Jod: Erhöhter Bedarf muss erfüllt werden
Ein weiteres wichtiges und empfohlenes Supplement ist Jod. „Bereits ein leichter Jodmangel kann zu einer verzögerten Entwicklung des Gehirns führen und den Intelligenzquotienten beeinträchtigen. Darüber hinaus sind Wachstumsverzögerungen, Hördefekte oder psycho- und feinmotorische Störungen mögliche Folgen“, erläutert Doubek. Jedoch gibt es bei der Zufuhr einiges zu beachten: In der Schwangerschaft steigt der Jodbedarf aufgrund mehrerer Faktoren: Zum einen kommt es zu einer vermehrten mütterlichen Produktion von Schilddrüsenhormonen, zum anderen ist die renale Jodausscheidung der Schwangeren erhöht. Hinzu kommt der Bedarf für die Entwicklung des Ungeborenen.

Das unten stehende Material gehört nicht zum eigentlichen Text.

<file path="src/rtl/core/ffc_pkg.sv">
`default_nettype none

package ffc_pkg;

   localparam int FORCE_BITS_DEFAULT = 24;

   localparam int GAIN_BITS  = 16;
   localparam int Q_SHIFT    = 16;
   localparam int ROUND_HALF = 1 << (Q_SHIFT - 1);

   localparam logic [GAIN_BITS-1:0] FORCE_GAIN_RESET   = 16'd16384;
   localparam logic [GAIN_BITS-1:0] FILTER_ALPHA_RESET = 16'd655;
   localparam int                   MAX_FORCE_RESET    = 20480;

   localparam int CSR_INDEX_BITS = 4;

   localparam logic [CSR_INDEX_BITS-1:0] REG_FORCE_GAIN    = 4'd0;
   localparam logic [CSR_INDEX_BITS-1:0] REG_FILTER_ALPHA  = 4'd1;
   localparam logic [CSR_INDEX_BITS-1:0] REG_MAX_FORCE     = 4'd2;
   localparam logic [CSR_INDEX_BITS-1:0] REG_EXTERNAL_MODE = 4'd3;

   typedef enum logic [3:0] {
      ST_IDLE,
      ST_SCALE_MUL,
      ST_SCALE_RND,
      ST_FILT_MUL,
      ST_FILT_ADD,
      ST_SQ_MUL,
      ST_SQ_ACC,
      ST_LIM_MUL,
      ST_CMP,
      ST_SQRT,
      ST_DIV_MUL,
      ST_DIV_LOAD,
      ST_DIV_ITER,
      ST_DONE
   } ffc_state_type;

endpackage

`default_nettype wire

</file>
<file path="src/rtl/core/force_feedback_conditioner.sv">
// Channel  | Ports                                         | Transfer
// ---------+-----------------------------------------------+------------------------
// request  | req_valid req_ready req_ext_force_x/y/z        | valid & ready
//          | req_near_switch                               |
// response | rsp_valid rsp_ready rsp_device_force_x/y/z     | valid & ready
// csr      | csr_write_en csr_index csr_wdata              | write_en, no wait
//
// The time from one accept to the next is longest when the magnitude limit acts,
// shorter when it does not and shortest with near_switch set; the shared multiplier
// and the one-bit-per-cycle square root and divide set these times.
// The first item after reset skips the filter steps. In external source mode an item
// is taken and dropped.
// Reset is synchronous; it clears the filter, the registers and the response valid.
// A stalled response holds the next item in its last cycle until the output frees.
`default_nettype none

module force_feedback_conditioner
   import ffc_pkg::*;
#(
   parameter int FORCE_BITS = FORCE_BITS_DEFAULT
) (
   input  wire                          clock,
   input  wire                          reset,

   input  wire                          req_valid,
   output logic                         req_ready,
   input  wire  signed [FORCE_BITS-1:0] req_ext_force_x,
   input  wire  signed [FORCE_BITS-1:0] req_ext_force_y,
   input  wire  signed [FORCE_BITS-1:0] req_ext_force_z,
   input  wire                          req_near_switch,

   output logic                         rsp_valid,
   input  wire                          rsp_ready,
   output logic signed [FORCE_BITS-1:0] rsp_device_force_x,
   output logic signed [FORCE_BITS-1:0] rsp_device_force_y,
   output logic signed [FORCE_BITS-1:0] rsp_device_force_z,

   input  wire                          csr_write_en,
   input  wire  [CSR_INDEX_BITS-1:0]    csr_index,
   input  wire  [((FORCE_BITS-1 > GAIN_BITS) ? FORCE_BITS-1 : GAIN_BITS)-1:0] csr_wdata
);

   localparam int FB       = FORCE_BITS;
   localparam int MW       = FB + 1;
   localparam int PW       = 2 * MW;
   localparam int CNT_BITS = $clog2(FB);

   ffc_state_type state_ff, state_in;

   logic [GAIN_BITS-1:0] gain_ff;
   logic [GAIN_BITS-1:0] alpha_ff;
   logic [FB-2:0]        maxf_ff;
   logic                 ext_ff;

   logic signed [FB-1:0] src_ff  [3];
   logic signed [FB-1:0] vec_ff  [3];
   logic signed [FB-1:0] vec_in  [3];
   logic signed [FB-1:0] filt_ff [3];
   logic signed [FB-1:0] filt_in [3];
   logic                 near_ff, near_in;
   logic                 primed_ff, primed_in;
   logic [1:0]           idx_ff, idx_in;
   logic [CNT_BITS-1:0]  cnt_ff, cnt_in;
   logic signed [PW-1:0] prod_ff, prod_in;
   logic [2*FB-1:0]      m2_ff, m2_in;
   logic [FB-1:0]        root_ff, root_in;
   logic [FB:0]          rem_ff, rem_in;
   logic [FB-2:0]        dvd_ff, dvd_in;

   logic                 rsp_valid_ff, rsp_valid_in;
   logic signed [FB-1:0] rsp_x_ff, rsp_y_ff, rsp_z_ff;
   logic signed [FB-1:0] rsp_x_in, rsp_y_in, rsp_z_in;

   logic signed [MW-1:0] mul_a, mul_b;
   logic signed [PW-1:0] mul_prod;
   logic signed [PW-1:0] rnd;
   logic signed [FB-1:0] rnd_q;
   logic signed [MW-1:0] vec_ext;

   logic [FB+2:0]        sqrt_sh, sqrt_trial, sqrt_diff;
   logic                 sqrt_ge;
   logic [FB:0]          div_sh, div_diff;
   logic                 div_ge;
   logic [FB-2:0]        q_next;

   logic                 accept, last_idx, sqrt_last, div_last, rsp_free, over_limit;

   assign req_ready = (state_ff == ST_IDLE);
   assign accept    = req_valid && req_ready;
   assign rsp_free  = !rsp_valid_ff || rsp_ready;
   assign last_idx  = (idx_ff == 2'd2);
   assign sqrt_last = (cnt_ff == CNT_BITS'(FB - 1));
   assign div_last  = (cnt_ff == CNT_BITS'(FB - 2));

   assign vec_ext = {vec_ff[idx_ff][FB-1], vec_ff[idx_ff]};

   always_comb begin
      mul_a = vec_ext;
      mul_b = vec_ext;
      case (state_ff)
         ST_SCALE_MUL: begin
            mul_a = {src_ff[idx_ff][FB-1], src_ff[idx_ff]};
            mul_b = $signed({{(MW-GAIN_BITS){1'b0}}, gain_ff});
         end
         ST_FILT_MUL: begin
            mul_a = vec_ext - {filt_ff[idx_ff][FB-1], filt_ff[idx_ff]};
            mul_b = $signed({{(MW-GAIN_BITS){1'b0}}, alpha_ff});
         end
         ST_LIM_MUL: begin
            mul_a = $signed({2'b00, maxf_ff});
            mul_b = $signed({2'b00, maxf_ff});
         end
         ST_DIV_MUL: begin
            mul_a = vec_ext[MW-1] ? -vec_ext : vec_ext;
            mul_b = $signed({2'b00, maxf_ff});
         end
         default: begin
            mul_a = vec_ext;
            mul_b = vec_ext;
         end
      endcase
   end

   assign mul_prod = PW'(mul_a) * PW'(mul_b);

   assign rnd   = (prod_ff + PW'(ROUND_HALF)) >>> Q_SHIFT;
   assign rnd_q = rnd[FB-1:0];

   assign over_limit = (m2_ff > prod_ff[2*FB-1:0]);

   assign sqrt_sh    = {2'b00, rem_ff[FB-2:0], m2_ff[2*FB-1 -: 2]} | {rem_ff, 2'b00};
   assign sqrt_trial = {1'b0, root_ff, 2'b01};
   assign sqrt_ge    = (sqrt_sh >= sqrt_trial);
   assign sqrt_diff  = sqrt_sh - sqrt_trial;

   assign div_sh   = {rem_ff[FB-1:0], dvd_ff[FB-2]};
   assign div_ge   = (div_sh >= {1'b0, root_ff});
   assign div_diff = div_sh - {1'b0, root_ff};
   assign q_next   = {dvd_ff[FB-3:0], div_ge};

   // next state
   always_comb begin
      state_in = state_ff;
      case (state_ff)
         ST_IDLE:      if (req_valid && !ext_ff) state_in = ST_SCALE_MUL;
         ST_SCALE_MUL: state_in = ST_SCALE_RND;
         ST_SCALE_RND: begin
            if (!last_idx)      state_in = ST_SCALE_MUL;
            else if (primed_ff) state_in = ST_FILT_MUL;
            else if (near_ff)   state_in = ST_DONE;
            else                state_in = ST_SQ_MUL;
         end
         ST_FILT_MUL:  state_in = ST_FILT_ADD;
         ST_FILT_ADD: begin
            if (!last_idx)    state_in = ST_FILT_MUL;
            else if (near_ff) state_in = ST_DONE;
            else              state_in = ST_SQ_MUL;
         end
         ST_SQ_MUL:    state_in = ST_SQ_ACC;
         ST_SQ_ACC:    state_in = last_idx ? ST_LIM_MUL : ST_SQ_MUL;
         ST_LIM_MUL:   state_in = ST_CMP;
         ST_CMP:       state_in = over_limit ? ST_SQRT : ST_DONE;
         ST_SQRT:      if (sqrt_last) state_in = ST_DIV_MUL;
         ST_DIV_MUL:   state_in = ST_DIV_LOAD;
         ST_DIV_LOAD:  state_in = ST_DIV_ITER;
         ST_DIV_ITER:  if (div_last) state_in = last_idx ? ST_DONE : ST_DIV_MUL;
         ST_DONE:      if (rsp_free) state_in = ST_IDLE;
         default:      state_in = ST_IDLE;
      endcase
   end

   // datapath
   always_comb begin
      vec_in       = vec_ff;
      filt_in      = filt_ff;
      near_in      = near_ff;
      primed_in    = primed_ff;
      idx_in       = idx_ff;
      cnt_in       = cnt_ff;
      prod_in      = prod_ff;
      m2_in        = m2_ff;
      root_in      = root_ff;
      rem_in       = rem_ff;
      dvd_in       = dvd_ff;
      rsp_valid_in = rsp_valid_ff && !rsp_ready;
      rsp_x_in     = rsp_x_ff;
      rsp_y_in     = rsp_y_ff;
      rsp_z_in     = rsp_z_ff;
      case (state_ff)
         ST_IDLE: begin
            if (accept) begin
               near_in = req_near_switch;
               idx_in  = 2'd0;
               m2_in   = '0;
            end
         end
         ST_SCALE_MUL, ST_FILT_MUL, ST_SQ_MUL, ST_LIM_MUL, ST_DIV_MUL: begin
            prod_in = mul_prod;
         end
         ST_SCALE_RND: begin
            vec_in[idx_ff] = (idx_ff == 2'd1) ? -rnd_q : rnd_q;
            if (!primed_ff) filt_in[idx_ff] = (idx_ff == 2'd1) ? -rnd_q : rnd_q;
            if (last_idx) primed_in = 1'b1;
            idx_in = last_idx ? 2'd0 : idx_ff + 2'd1;
         end
         ST_FILT_ADD: begin
            filt_in[idx_ff] = filt_ff[idx_ff] + rnd_q;
            vec_in[idx_ff]  = filt_ff[idx_ff] + rnd_q;
            idx_in = last_idx ? 2'd0 : idx_ff + 2'd1;
         end
         ST_SQ_ACC: begin
            m2_in  = m2_ff + prod_ff[2*FB-1:0];
            idx_in = last_idx ? 2'd0 : idx_ff + 2'd1;
         end
         ST_CMP: begin
            rem_in  = '0;
            root_in = '0;
            cnt_in  = '0;
         end
         ST_SQRT: begin
            rem_in  = sqrt_ge ? sqrt_diff[FB:0] : sqrt_sh[FB:0];
            root_in = {root_ff[FB-2:0], sqrt_ge};
            m2_in   = m2_ff << 2;
            cnt_in  = cnt_ff + CNT_BITS'(1);
         end
         ST_DIV_LOAD: begin
            rem_in = {1'b0, prod_ff[2*FB-2:FB-1]};
            dvd_in = prod_ff[FB-2:0];
            cnt_in = '0;
         end
         ST_DIV_ITER: begin
            rem_in = {1'b0, div_ge ? div_diff[FB-1:0] : div_sh[FB-1:0]};
            dvd_in = q_next;
            cnt_in = cnt_ff + CNT_BITS'(1);
            if (div_last) begin
               vec_in[idx_ff] = vec_ff[idx_ff][FB-1] ? -$signed({1'b0, q_next})
                                                     : $signed({1'b0, q_next});
               idx_in = last_idx ? 2'd0 : idx_ff + 2'd1;
            end
         end
         ST_DONE: begin
            if (rsp_free) begin
               rsp_valid_in = 1'b1;
               rsp_x_in     = near_ff ? '0 : vec_ff[0];
               rsp_y_in     = near_ff ? '0 : vec_ff[1];
               rsp_z_in     = near_ff ? '0 : vec_ff[2];
            end
         end
         default: begin
            prod_in = prod_ff;
         end
      endcase
   end

   always_ff @(posedge clock) begin
      if (reset) begin
         state_ff     <= ST_IDLE;
         idx_ff       <= '0;
         cnt_ff       <= '0;
         primed_ff    <= 1'b0;
         filt_ff      <= '{default: '0};
         rsp_valid_ff <= 1'b0;
         gain_ff      <= FORCE_GAIN_RESET;
         alpha_ff     <= FILTER_ALPHA_RESET;
         maxf_ff      <= (FB-1)'(MAX_FORCE_RESET);
         ext_ff       <= 1'b0;
      end else begin
         state_ff     <= state_in;
         idx_ff       <= idx_in;
         cnt_ff       <= cnt_in;
         primed_ff    <= primed_in;
         filt_ff      <= filt_in;
         rsp_valid_ff <= rsp_valid_in;
         if (csr_write_en) begin
            case (csr_index)
               REG_FORCE_GAIN:    gain_ff  <= csr_wdata[GAIN_BITS-1:0];
               REG_FILTER_ALPHA:  alpha_ff <= csr_wdata[GAIN_BITS-1:0];
               REG_MAX_FORCE:     maxf_ff  <= csr_wdata[FB-2:0];
               REG_EXTERNAL_MODE: ext_ff   <= csr_wdata[0];
               default:           ext_ff   <= ext_ff;
            endcase
         end
      end
   end

   always_ff @(posedge clock) begin
      if (accept) begin
         src_ff[0] <= req_ext_force_y;
         src_ff[1] <= req_ext_force_z;
         src_ff[2] <= req_ext_force_x;
      end
      vec_ff   <= vec_in;
      near_ff  <= near_in;
      prod_ff  <= prod_in;
      m2_ff    <= m2_in;
      root_ff  <= root_in;
      rem_ff   <= rem_in;
      dvd_ff   <= dvd_in;
      rsp_x_ff <= rsp_x_in;
      rsp_y_ff <= rsp_y_in;
      rsp_z_ff <= rsp_z_in;
   end

   assign rsp_valid          = rsp_valid_ff;
   assign rsp_device_force_x = rsp_x_ff;
   assign rsp_device_force_y = rsp_y_ff;
   assign rsp_device_force_z = rsp_z_ff;

   a_ext_drop: assert property (@(posedge clock) disable iff (reset)
      (accept && ext_ff) |=> (state_ff == ST_IDLE && $stable(primed_ff)))
      else $error("item taken in external source mode started work");

   a_mag_nonzero: assert property (@(posedge clock) disable iff (reset)
      (state_ff == ST_DIV_MUL) |-> (root_ff != '0))
      else $error("limit divide with zero magnitude");

   a_div_rem: assert property (@(posedge clock) disable iff (reset)
      (state_ff == ST_DIV_ITER) |-> (rem_ff < {1'b0, root_ff}))
      else $error("divide remainder not below magnitude");

   a_rsp_from_done: assert property (@(posedge clock) disable iff (reset)
      $rose(rsp_valid_ff) |-> $past(state_ff == ST_DONE))
      else $error("response raised outside done state");

   a_sqrt_count: assert property (@(posedge clock) disable iff (reset)
      (state_ff == ST_SQRT) |-> (cnt_ff <= CNT_BITS'(FB - 1)))
      else $error("square root ran past its digit count");

endmodule

`default_nettype wire
</file>
File: src/rtl/mrb_pkg.sv
// Package for the modal resonator bank: sizes, request codes and the
// command/status structs between controller and datapath. No dependencies.
`timescale 1ns / 1ps
`default_nettype none
package mrb_pkg;

   localparam int MAX_MODES = 64;
   localparam int MODE_W    = $clog2(MAX_MODES);
   localparam int CNT_W     = $clog2(MAX_MODES + 1);

   localparam logic [1:0] REQ_SAMPLE = 2'd0;
   localparam logic [1:0] REQ_LOAD   = 2'd1;
   localparam logic [1:0] REQ_QUERY  = 2'd2;
   localparam logic [1:0] REQ_CLEAR  = 2'd3;

   localparam logic CSR_ACTIVE_MODES = 1'b0;
   localparam logic CSR_QUIET_LEVEL  = 1'b1;

   typedef struct packed {
      logic              start;   // transaction accepted this cycle
      logic              rd;      // read mode entry
      logic              p1;      // first product stage
      logic              p2;      // state update / second product stage
      logic              p3;      // energy weight product
      logic              p4;      // energy accumulate
      logic              finish;  // load result register
      logic [MODE_W-1:0] mode;
   } mrb_cmd_type;

   typedef struct packed {
      logic [CNT_W-1:0] mode_cnt;
   } mrb_sts_type;

endpackage
`default_nettype wire

File: src/rtl/mrb_ctrl.sv
// Sequencer for the resonator bank: walks the modes for sample and query
// transactions and owns the handshakes. Depends on mrb_pkg.
`timescale 1ns / 1ps
`default_nettype none
module mrb_ctrl (
   input  wire logic                clock,
   input  wire logic                reset,
   input  wire logic                req_valid,
   output logic                     req_ready,
   input  wire logic [1:0]          req_type,
   output logic                     rsp_valid,
   input  wire logic                rsp_ready,
   input  wire mrb_pkg::mrb_sts_type sts,
   output mrb_pkg::mrb_cmd_type     cmd
);

   localparam logic [2:0] ST_IDLE = 3'd0;
   localparam logic [2:0] ST_RD   = 3'd1;
   localparam logic [2:0] ST_P1   = 3'd2;
   localparam logic [2:0] ST_P2   = 3'd3;
   localparam logic [2:0] ST_P3   = 3'd4;
   localparam logic [2:0] ST_P4   = 3'd5;
   localparam logic [2:0] ST_DONE = 3'd6;

   logic [2:0]                  state_ff, state_in;
   logic [mrb_pkg::MODE_W-1:0]  mode_ff, mode_in;
   logic                        query_ff, query_in;
   logic                        rsp_valid_ff, rsp_valid_in;
   logic                        accept, last, finish;

   assign req_ready = (state_ff == ST_IDLE);
   assign accept    = req_valid && req_ready;
   assign last      = (mrb_pkg::CNT_W'(mode_ff) + 1'b1) == sts.mode_cnt;
   assign finish    = (state_ff == ST_DONE) && (!rsp_valid_ff || rsp_ready);
   assign rsp_valid = rsp_valid_ff;

   always_comb begin
      state_in     = state_ff;
      mode_in      = mode_ff;
      query_in     = query_ff;
      rsp_valid_in = rsp_valid_ff;
      if (rsp_valid_ff && rsp_ready) begin
         rsp_valid_in = 1'b0;
      end
      case (state_ff)
         ST_IDLE: begin
            if (accept) begin
               mode_in  = '0;
               query_in = (req_type == mrb_pkg::REQ_QUERY);
               if ((req_type == mrb_pkg::REQ_SAMPLE || req_type == mrb_pkg::REQ_QUERY)
                   && sts.mode_cnt != '0) begin
                  state_in = ST_RD;
               end else begin
                  state_in = ST_DONE;
               end
            end
         end
         ST_RD: state_in = ST_P1;
         ST_P1: state_in = ST_P2;
         ST_P2: begin
            if (query_ff) begin
               state_in = ST_P3;
            end else if (last) begin
               state_in = ST_DONE;
            end else begin
               mode_in  = mode_ff + 1'b1;
               state_in = ST_RD;
            end
         end
         ST_P3: state_in = ST_P4;
         ST_P4: begin
            if (last) begin
               state_in = ST_DONE;
            end else begin
               mode_in  = mode_ff + 1'b1;
               state_in = ST_RD;
            end
         end
         ST_DONE: begin
            if (finish) begin
               rsp_valid_in = 1'b1;
               state_in     = ST_IDLE;
            end
         end
         default: state_in = ST_IDLE;
      endcase
   end

   always_ff @(posedge clock) begin
      if (reset) begin
         state_ff     <= ST_IDLE;
         mode_ff      <= '0;
         query_ff     <= 1'b0;
         rsp_valid_ff <= 1'b0;
      end else begin
         state_ff     <= state_in;
         mode_ff      <= mode_in;
         query_ff     <= query_in;
         rsp_valid_ff <= rsp_valid_in;
      end
   end

   always_comb begin
      cmd        = '0;
      cmd.start  = accept;
      cmd.rd     = (state_ff == ST_RD);
      cmd.p1     = (state_ff == ST_P1);
      cmd.p2     = (state_ff == ST_P2);
      cmd.p3     = (state_ff == ST_P3);
      cmd.p4     = (state_ff == ST_P4);
      cmd.finish = finish;
      cmd.mode   = mode_ff;
   end

endmodule
`default_nettype wire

„Aber gerade Frauen im gebärfähigen Alter erreichen meist weder die Zufuhrempfehlung von 200 Mikrogramm Jod am Tag für Erwachsene noch die von 230 Mikrogramm Jod am Tag für Schwangere.“ Schwangere sollen daher zusätzlich zu einer ausgewogenen Ernährung Supplemente mit 100 bis 150 Mikrogramm Jod einnehmen. „Dies gilt umso mehr, je größer der Anteil an pflanzlichen Lebensmitteln in der Ernährung ist.“ Bei Schilddrüsenerkrankungen sollte jedoch vor der Einnahme eine Rücksprache mit dem behandelnden Arzt erfolgen. Auf dem Markt gibt es daher sowohl jodhaltige wie auch jodfreie Präparate.